AI collapses that friction across the lifecycle. It can verify identity documents and flag forgeries in seconds, compressing onboarding from days to minutes. It can automate data extraction and eligibility checks so that underwriters spend their time on judgement, not clerical work. It can price risk dynamically using alternative data sources, monitor portfolios for early warning signals and detect synthetic identities and income manipulation before a single taka is disbursed — no small consideration in a sector that has long wrestled with classified loans and application fraud.
The result is faster processing, sharper fraud detection and a markedly better experience for the borrower.
The mindset shift matters more than the software
It would be a mistake to treat this as a technology purchase. The harder change is cultural — a shift in how the underwriter sees the job.
The most successful lenders are not replacing human judgement with AI; they are pairing it with human oversight. The future underwriter is not made redundant — the role is elevated.
AI becomes a co-pilot that handles the mechanical work and surfaces patterns no human could hold in mind at once, while the credit professional brings context, sector knowledge and the judgement to interpret what the model cannot. The best outcomes will come not from automation alone, nor from human intuition alone, but from the two working together — faster, smarter and more responsible decisions than either could reach on its own.

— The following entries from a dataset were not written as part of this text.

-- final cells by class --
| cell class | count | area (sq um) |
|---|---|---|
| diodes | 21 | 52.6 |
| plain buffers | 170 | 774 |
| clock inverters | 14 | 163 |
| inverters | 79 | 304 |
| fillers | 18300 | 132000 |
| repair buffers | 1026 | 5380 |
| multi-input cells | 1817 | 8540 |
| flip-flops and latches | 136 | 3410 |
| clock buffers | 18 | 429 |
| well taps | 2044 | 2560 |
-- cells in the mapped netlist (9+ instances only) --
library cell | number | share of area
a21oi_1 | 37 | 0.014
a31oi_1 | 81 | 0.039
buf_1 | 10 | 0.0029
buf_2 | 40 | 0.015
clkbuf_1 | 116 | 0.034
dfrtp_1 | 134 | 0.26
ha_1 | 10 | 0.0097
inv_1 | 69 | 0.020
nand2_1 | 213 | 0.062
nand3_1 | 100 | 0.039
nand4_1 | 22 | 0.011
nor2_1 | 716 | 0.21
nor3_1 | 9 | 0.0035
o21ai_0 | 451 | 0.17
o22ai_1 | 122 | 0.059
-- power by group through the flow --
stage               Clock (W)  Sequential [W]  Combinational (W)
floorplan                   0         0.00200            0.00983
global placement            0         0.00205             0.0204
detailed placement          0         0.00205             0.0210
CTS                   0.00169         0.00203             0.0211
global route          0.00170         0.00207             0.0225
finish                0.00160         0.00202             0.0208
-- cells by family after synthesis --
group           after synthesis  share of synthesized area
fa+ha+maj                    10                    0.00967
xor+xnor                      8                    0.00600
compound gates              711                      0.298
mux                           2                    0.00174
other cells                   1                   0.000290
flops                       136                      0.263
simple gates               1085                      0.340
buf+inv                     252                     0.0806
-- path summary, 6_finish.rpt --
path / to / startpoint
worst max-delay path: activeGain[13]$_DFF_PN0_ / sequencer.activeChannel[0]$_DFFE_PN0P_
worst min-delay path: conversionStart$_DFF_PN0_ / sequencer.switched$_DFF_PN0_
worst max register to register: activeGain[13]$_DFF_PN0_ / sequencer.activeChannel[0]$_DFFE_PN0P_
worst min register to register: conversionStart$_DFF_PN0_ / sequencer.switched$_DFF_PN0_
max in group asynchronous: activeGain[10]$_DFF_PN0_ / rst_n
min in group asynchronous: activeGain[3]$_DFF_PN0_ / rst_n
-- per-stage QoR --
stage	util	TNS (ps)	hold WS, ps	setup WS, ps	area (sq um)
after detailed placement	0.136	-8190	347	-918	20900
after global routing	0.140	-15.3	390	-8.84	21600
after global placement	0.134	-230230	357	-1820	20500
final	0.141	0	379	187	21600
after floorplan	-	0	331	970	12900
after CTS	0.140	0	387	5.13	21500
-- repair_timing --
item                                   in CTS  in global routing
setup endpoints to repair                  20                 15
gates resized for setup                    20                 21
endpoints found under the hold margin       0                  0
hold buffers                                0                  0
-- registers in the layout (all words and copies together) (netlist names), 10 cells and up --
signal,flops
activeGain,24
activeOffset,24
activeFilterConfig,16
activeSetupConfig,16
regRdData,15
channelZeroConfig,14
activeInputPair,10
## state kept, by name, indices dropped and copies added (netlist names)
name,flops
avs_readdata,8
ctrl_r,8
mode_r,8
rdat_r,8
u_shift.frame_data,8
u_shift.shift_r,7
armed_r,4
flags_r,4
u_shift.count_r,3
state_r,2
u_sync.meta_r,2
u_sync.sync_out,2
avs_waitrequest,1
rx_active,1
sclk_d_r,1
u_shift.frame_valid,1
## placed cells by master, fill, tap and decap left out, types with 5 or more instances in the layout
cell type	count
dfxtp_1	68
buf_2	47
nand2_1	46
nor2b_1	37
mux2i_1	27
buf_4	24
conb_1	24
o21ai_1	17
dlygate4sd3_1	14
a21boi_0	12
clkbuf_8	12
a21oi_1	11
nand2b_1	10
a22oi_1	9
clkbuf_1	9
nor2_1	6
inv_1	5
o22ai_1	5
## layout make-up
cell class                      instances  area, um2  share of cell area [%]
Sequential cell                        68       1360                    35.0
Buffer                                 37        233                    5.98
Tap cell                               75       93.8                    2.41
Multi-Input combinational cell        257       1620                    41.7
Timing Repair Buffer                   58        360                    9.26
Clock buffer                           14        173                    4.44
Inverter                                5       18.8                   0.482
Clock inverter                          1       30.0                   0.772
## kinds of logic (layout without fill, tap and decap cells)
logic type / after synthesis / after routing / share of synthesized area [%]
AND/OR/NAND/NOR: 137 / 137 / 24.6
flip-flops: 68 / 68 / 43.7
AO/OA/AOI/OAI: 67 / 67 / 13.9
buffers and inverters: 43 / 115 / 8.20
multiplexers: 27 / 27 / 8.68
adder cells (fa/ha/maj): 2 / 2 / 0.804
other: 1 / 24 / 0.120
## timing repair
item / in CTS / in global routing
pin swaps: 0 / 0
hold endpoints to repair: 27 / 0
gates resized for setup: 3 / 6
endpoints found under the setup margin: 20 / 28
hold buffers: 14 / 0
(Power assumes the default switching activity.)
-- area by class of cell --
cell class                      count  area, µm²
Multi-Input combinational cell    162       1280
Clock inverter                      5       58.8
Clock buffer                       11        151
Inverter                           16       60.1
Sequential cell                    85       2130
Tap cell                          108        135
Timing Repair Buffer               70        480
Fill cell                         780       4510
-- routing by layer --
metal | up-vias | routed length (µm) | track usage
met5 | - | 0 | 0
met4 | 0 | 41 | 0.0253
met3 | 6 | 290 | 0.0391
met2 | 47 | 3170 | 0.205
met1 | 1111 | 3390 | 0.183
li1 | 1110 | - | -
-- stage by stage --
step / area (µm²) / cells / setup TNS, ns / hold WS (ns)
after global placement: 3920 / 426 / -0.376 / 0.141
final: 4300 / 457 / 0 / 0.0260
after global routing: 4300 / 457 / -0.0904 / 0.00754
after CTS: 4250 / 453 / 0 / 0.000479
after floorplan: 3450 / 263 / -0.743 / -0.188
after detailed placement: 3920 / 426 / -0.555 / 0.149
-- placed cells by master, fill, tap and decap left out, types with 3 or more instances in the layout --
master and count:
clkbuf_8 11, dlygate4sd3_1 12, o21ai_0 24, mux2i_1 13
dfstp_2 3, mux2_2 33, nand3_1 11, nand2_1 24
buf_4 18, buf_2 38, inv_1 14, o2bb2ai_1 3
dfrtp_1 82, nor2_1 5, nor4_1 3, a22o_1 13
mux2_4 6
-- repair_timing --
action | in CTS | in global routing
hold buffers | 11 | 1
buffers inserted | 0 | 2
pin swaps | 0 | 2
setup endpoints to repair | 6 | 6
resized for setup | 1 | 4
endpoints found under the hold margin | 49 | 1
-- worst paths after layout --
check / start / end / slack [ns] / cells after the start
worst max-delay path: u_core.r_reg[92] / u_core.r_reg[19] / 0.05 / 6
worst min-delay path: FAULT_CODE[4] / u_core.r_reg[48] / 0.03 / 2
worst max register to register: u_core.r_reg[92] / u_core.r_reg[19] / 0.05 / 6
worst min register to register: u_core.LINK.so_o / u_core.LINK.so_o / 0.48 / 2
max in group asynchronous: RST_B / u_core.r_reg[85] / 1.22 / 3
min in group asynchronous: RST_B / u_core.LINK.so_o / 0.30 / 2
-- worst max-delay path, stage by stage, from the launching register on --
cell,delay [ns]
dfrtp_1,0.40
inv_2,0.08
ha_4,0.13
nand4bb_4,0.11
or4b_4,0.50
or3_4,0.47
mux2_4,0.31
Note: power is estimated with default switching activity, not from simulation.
==> src/common/cfb_pkg.sv <==
package cfb_pkg;

  // ==========================================================
  // Sizes
  localparam int NUM_PAIRS  = 6;
  localparam int NUM_BYTES  = 8;
  localparam int FIFO_DEPTH = 8;

  // ==========================================================
  // Timing
  localparam int  CLK_MHZ          = 125;
  localparam int  DRIVE_US         = 300;
  localparam int  STAB_MS          = 6;
  localparam int  DRIVE_CYCLES     = DRIVE_US * CLK_MHZ;
  localparam int  STAB_CYCLES      = STAB_MS * 1000 * CLK_MHZ;
  localparam int  SMB_MAX_KHZ      = 400;
  localparam logic [7:0] REF_TIMEOUT = 8'h40;

  // ==========================================================
  // Bus address choices
  localparam logic [6:0] ADDR_LOW  = 7'h6b;
  localparam logic [6:0] ADDR_MID  = 7'h6c;
  localparam logic [6:0] ADDR_HIGH = 7'h6d;
  localparam logic [1:0] SEL_LOW   = 2'h0;
  localparam logic [1:0] SEL_MID   = 2'h1;
  localparam logic [1:0] SEL_HIGH  = 2'h2;

  // ==========================================================
  // Register map, byte addresses and status bit positions
  localparam logic [5:0] OFS_CFG_LAST = 6'h1c;
  localparam logic [5:0] OFS_STATUS   = 6'h20;
  localparam int STAT_AWAKE   = 0;
  localparam int STAT_VALID   = 1;
  localparam int STAT_REF_RUN = 2;
  localparam int STAT_ADDR_LO = 8;

  // ==========================================================
  // Reset values of the configuration bytes
  localparam logic [7:0] RST_BYTE0 = 8'hff;
  localparam logic [7:0] RST_OTHER = 8'h00;

  // ==========================================================
  // Types
  typedef struct packed {
    logic [7:0] index;
    logic [7:0] data;
  } cfb_wr_t;

  typedef enum logic [3:0] {
    ST_IDLE   = 4'h0,
    ST_ADDR   = 4'h1,
    ST_INDEX  = 4'h2,
    ST_COUNT  = 4'h3,
    ST_DATA   = 4'h4,
    ST_ACK    = 4'h5,
    ST_IGNORE = 4'h6
  } cfb_bus_state_t;

endpackage : cfb_pkg

==> src/hw/cfb_top.sv <==
// Decided for this implementation: the Avalon-MM register port and the address map.
`timescale 1ns/1ps

// ==========================================================
// Write buffer between bus target and register bytes
module cfb_fifo #(
  parameter int WIDTH = 16,
  parameter int DEPTH = 8
) (
  input  wire logic             clock_i,
  input  wire logic             rst_n_i,
  input  wire logic             in_valid_i,
  output logic                  in_ready_o,
  input  wire logic [WIDTH-1:0] in_data_i,
  output logic                  out_valid_o,
  input  wire logic             out_ready_i,
  output logic      [WIDTH-1:0] out_data_o
);
  localparam int AW = $clog2(DEPTH);
  logic [WIDTH-1:0] mem [DEPTH];
  logic [AW:0]      wr_ptr;
  logic [AW:0]      rd_ptr;
  wire              full  = (wr_ptr[AW] != rd_ptr[AW]) &&
                            (wr_ptr[AW-1:0] == rd_ptr[AW-1:0]);
  wire              empty = (wr_ptr == rd_ptr);
  wire              push  = in_valid_i && !full;
  wire              pop   = out_ready_i && !empty;
  assign in_ready_o  = !full;
  assign out_valid_o = !empty;
  assign out_data_o  = mem[rd_ptr[AW-1:0]];
  always_ff @(posedge clock_i)
  begin
    if (push)
      mem[wr_ptr[AW-1:0]] <= in_data_i;
  end
  always_ff @(posedge clock_i)
  begin
    if (!rst_n_i)
    begin
      wr_ptr <= '0;
      rd_ptr <= '0;
    end
    else
    begin
      wr_ptr <= wr_ptr + (AW+1)'(push);
      rd_ptr <= rd_ptr + (AW+1)'(pop);
    end
  end
endmodule : cfb_fifo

That balance has to be built deliberately. Several realities demand attention:
- Data quality and governance: A model is only as sound as the data beneath it. Banks must invest in clean data infrastructure and clear governance before they trust an algorithm with a credit decision.
- Explainability and fair lending: An underwriting model that cannot explain why it declined an applicant is a regulatory and reputational liability. As decisions are automated, we must guard against models that quietly encode bias by gender, geography or occupation.

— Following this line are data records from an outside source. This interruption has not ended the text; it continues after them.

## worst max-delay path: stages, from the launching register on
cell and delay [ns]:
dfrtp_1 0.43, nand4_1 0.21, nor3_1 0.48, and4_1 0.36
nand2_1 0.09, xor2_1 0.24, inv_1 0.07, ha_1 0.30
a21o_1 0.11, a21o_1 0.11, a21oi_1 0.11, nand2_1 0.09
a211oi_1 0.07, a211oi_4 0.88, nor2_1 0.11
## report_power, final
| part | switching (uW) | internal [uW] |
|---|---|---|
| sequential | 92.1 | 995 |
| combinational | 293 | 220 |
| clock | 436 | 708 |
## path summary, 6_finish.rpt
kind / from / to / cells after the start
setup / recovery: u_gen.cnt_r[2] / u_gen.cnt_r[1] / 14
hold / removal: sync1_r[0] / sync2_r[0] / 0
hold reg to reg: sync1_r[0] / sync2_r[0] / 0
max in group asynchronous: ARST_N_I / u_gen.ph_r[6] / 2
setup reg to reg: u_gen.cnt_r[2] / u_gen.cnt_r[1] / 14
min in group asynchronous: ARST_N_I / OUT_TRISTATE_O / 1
### config.mk
export PLATFORM = sky130hd
export DESIGN_NAME = uart_channel_host
export DESIGN_NICKNAME = d
export VERILOG_FILES = /design/src/verilog/uart_host_fifo.v /design/src/verilog/uart_channel_host.v
export VERILOG_INCLUDE_DIRS = /design/src /design/src/verilog
export SDC_FILE = /design/constraint.sdc
export NUM_CORES = 1
export LEC_CHECK = 0
export ABC_AREA = 1
export BUFFER_PORTS_ARGS = -buffer_cell sky130_fd_sc_hd__buf_2
export CELL_PAD_IN_SITES_DETAIL_PLACEMENT = 0
export CELL_PAD_IN_SITES_GLOBAL_PLACEMENT = 1
export CORE_UTILIZATION = 55
export DETAILED_ROUTE_END_ITERATION = 8
export GPL_TIMING_DRIVEN = 0
export PLACE_DENSITY = 0.92
export SLEW_MARGIN = 10
export SYNTH_ARGS = -nofsm -noshare
export SYNTH_HDL_FRONTEND = slang
export SYNTH_HIERARCHICAL = 1
export SYNTH_SLANG_ARGS = --single-unit
export TNS_END_PERCENT = 30
### constraint.sdc
create_clock -name clk_in -period 11.5 [get_ports clk_in]
set_input_delay 0.575 -clock clk_in [delete_from_list [all_inputs] [get_ports clk_in]]
set_output_delay 0.575 -clock clk_in [all_outputs]
set_load 0.01 [all_outputs]
### src/verilog/uart_host_map.vh
// Register offsets, field positions, reset values and trigger levels
// Assumes inclusion by the channel core, which passes its FIFO sizes to the FIFO
`ifndef UART_HOST_MAP_VH
`define UART_HOST_MAP_VH
// ==========================================
// Offsets
`define OFS_DATA         3'h0
`define OFS_IRQ_ENABLE   3'h1
`define OFS_QUEUE        3'h2
`define OFS_LINE_CTRL    3'h3
`define OFS_MODEM_CTRL   3'h4
`define OFS_LINE_STATUS  3'h5
`define OFS_MODEM_STATUS 3'h6
`define OFS_SCRATCH      3'h7
`define OFS_EFR          3'h2
`define OFS_RESUME_1     3'h4
`define OFS_RESUME_2     3'h5
`define OFS_PAUSE_1      3'h6
`define OFS_PAUSE_2      3'h7
// ==========================================
// Fields and values
`define ENHANCED_KEY     8'hbf
`define LCR_DLAB_BIT     7
`define QC_ENABLE_BIT    0
`define QC_RX_RESET_BIT  1
`define QC_TX_RESET_BIT  2
`define QC_MODE_BIT      3
`define EFR_UNLOCK_BIT   4
`define IE_RX_BIT        0
`define IE_TX_BIT        1
`define IE_LINE_BIT      2
`define IE_MODEM_BIT     3
`define IE_RTS_BIT       6
`define IE_CTS_BIT       7
`define RESET_BYTE       8'h00
`define SCRATCH_RESET    8'hff
// ==========================================
// FIFO and trigger levels
`define FIFO_DEPTH       64
`define FIFO_AW          6
`define CNT_W            7
`define RX_TRIG_0        7'h08
`define RX_TRIG_1        7'h10
`define RX_TRIG_2        7'h38
`define RX_TRIG_3        7'h3c
`define TX_TRIG_0        7'h08
`define TX_TRIG_1        7'h10
`define TX_TRIG_2        7'h20
`define TX_TRIG_3        7'h38
// ==========================================
// Receiver timing in 16x ticks
`define START_SAMPLE     4'h7
`define BIT_TICKS        4'hf
`endif

### src/verilog/uart_host_fifo.v
// Synchronous FIFO with occupancy count, valid/ready both sides
// Assumes one clock; flush clears pointers and count
module uart_host_fifo #(
  parameter WIDTH = 8,
  parameter DEPTH = 64,
  parameter AW    = 6
) (
  input  wire             clk_in,
  input  wire             reset_in,
  input  wire             flush_in,
  input  wire [WIDTH-1:0] wr_data_in,
  input  wire             wr_valid_in,
  output wire             wr_ready_out,
  output wire [WIDTH-1:0] rd_data_out,
  output wire             rd_valid_out,
  input  wire             rd_ready_in,
  output wire [AW:0]      count_out
);
  reg [WIDTH-1:0] mem_reg [0:DEPTH-1];
  reg [AW-1:0]    wp_reg;
  reg [AW-1:0]    rp_reg;
  reg [AW:0]      cnt_reg;
  wire push = wr_valid_in && wr_ready_out;
  wire pop  = rd_valid_out && rd_ready_in;
  assign wr_ready_out = (cnt_reg != DEPTH[AW:0]);
  assign rd_valid_out = (cnt_reg != {(AW+1){1'b0}});
  assign rd_data_out  = mem_reg[rp_reg];
  assign count_out    = cnt_reg;
  always @(posedge clk_in) begin
    if (push)
      mem_reg[wp_reg] <= wr_data_in;
  end
  always @(posedge clk_in or posedge reset_in) begin
    if (reset_in) begin
      wp_reg  <= {AW{1'b0}};
      rp_reg  <= {AW{1'b0}};
      cnt_reg <= {(AW+1){1'b0}};
    end else if (flush_in) begin
      wp_reg  <= {AW{1'b0}};
      rp_reg  <= {AW{1'b0}};
      cnt_reg <= {(AW+1){1'b0}};
    end else begin
      if (push)
        wp_reg <= wp_reg + 1'b1;
      if (pop)
        rp_reg <= rp_reg + 1'b1;
      if (push && !pop)
        cnt_reg <= cnt_reg + 1'b1;
      else if (pop && !push)
        cnt_reg <= cnt_reg - 1'b1;
    end
  end
endmodule // uart_host_fifo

- Cybersecurity and fraud: The same intelligence that detects fraud can be turned against the lender. Stronger digital lending controls must advance in step with AI adoption.
- Regulatory readiness: Bangladesh Bank and the wider ecosystem will need clear expectations on ethical AI, model risk and consumer protection — and the country’s emerging data protection regime will shape what data lenders may use and how.
- Human oversight: For any material decision, a human must remain accountable. Automation should widen access to credit, not remove responsibility for it.
The road ahead
The winning formula is not AI for its own sake. The future of lending will belong to the institutions that strike the right balance between automation, risk management, governance and customer trust. Master that combination and you will not simply approve loans faster; you will lend to people and businesses that were previously unreachable while managing risk more intelligently than manual processes ever allowed.
For that, our sector must invest as much in people as in platforms — in data literacy, risk thinking, AI awareness and adaptability among a generation of banking professionals who will supervise these systems.
The goal was never to approve loans faster for its own sake. In my view, AI’s greatest impact in lending is not just quicker approvals — it is enabling lenders to make better decisions at scale while maintaining strong risk controls. It is a chance to enable opportunity while managing risk responsibly, and to look, at last, beyond the balance sheet.
The future of underwriting is intelligent and inclusive. For Bangladesh, that future is not a distant prospect. It starts now.
The author is an assistant general manager for credit risk management at IDLC Finance PLC with more than 17 years of experience in corporate and SME lending. Views expressed in the article are solely those of the author.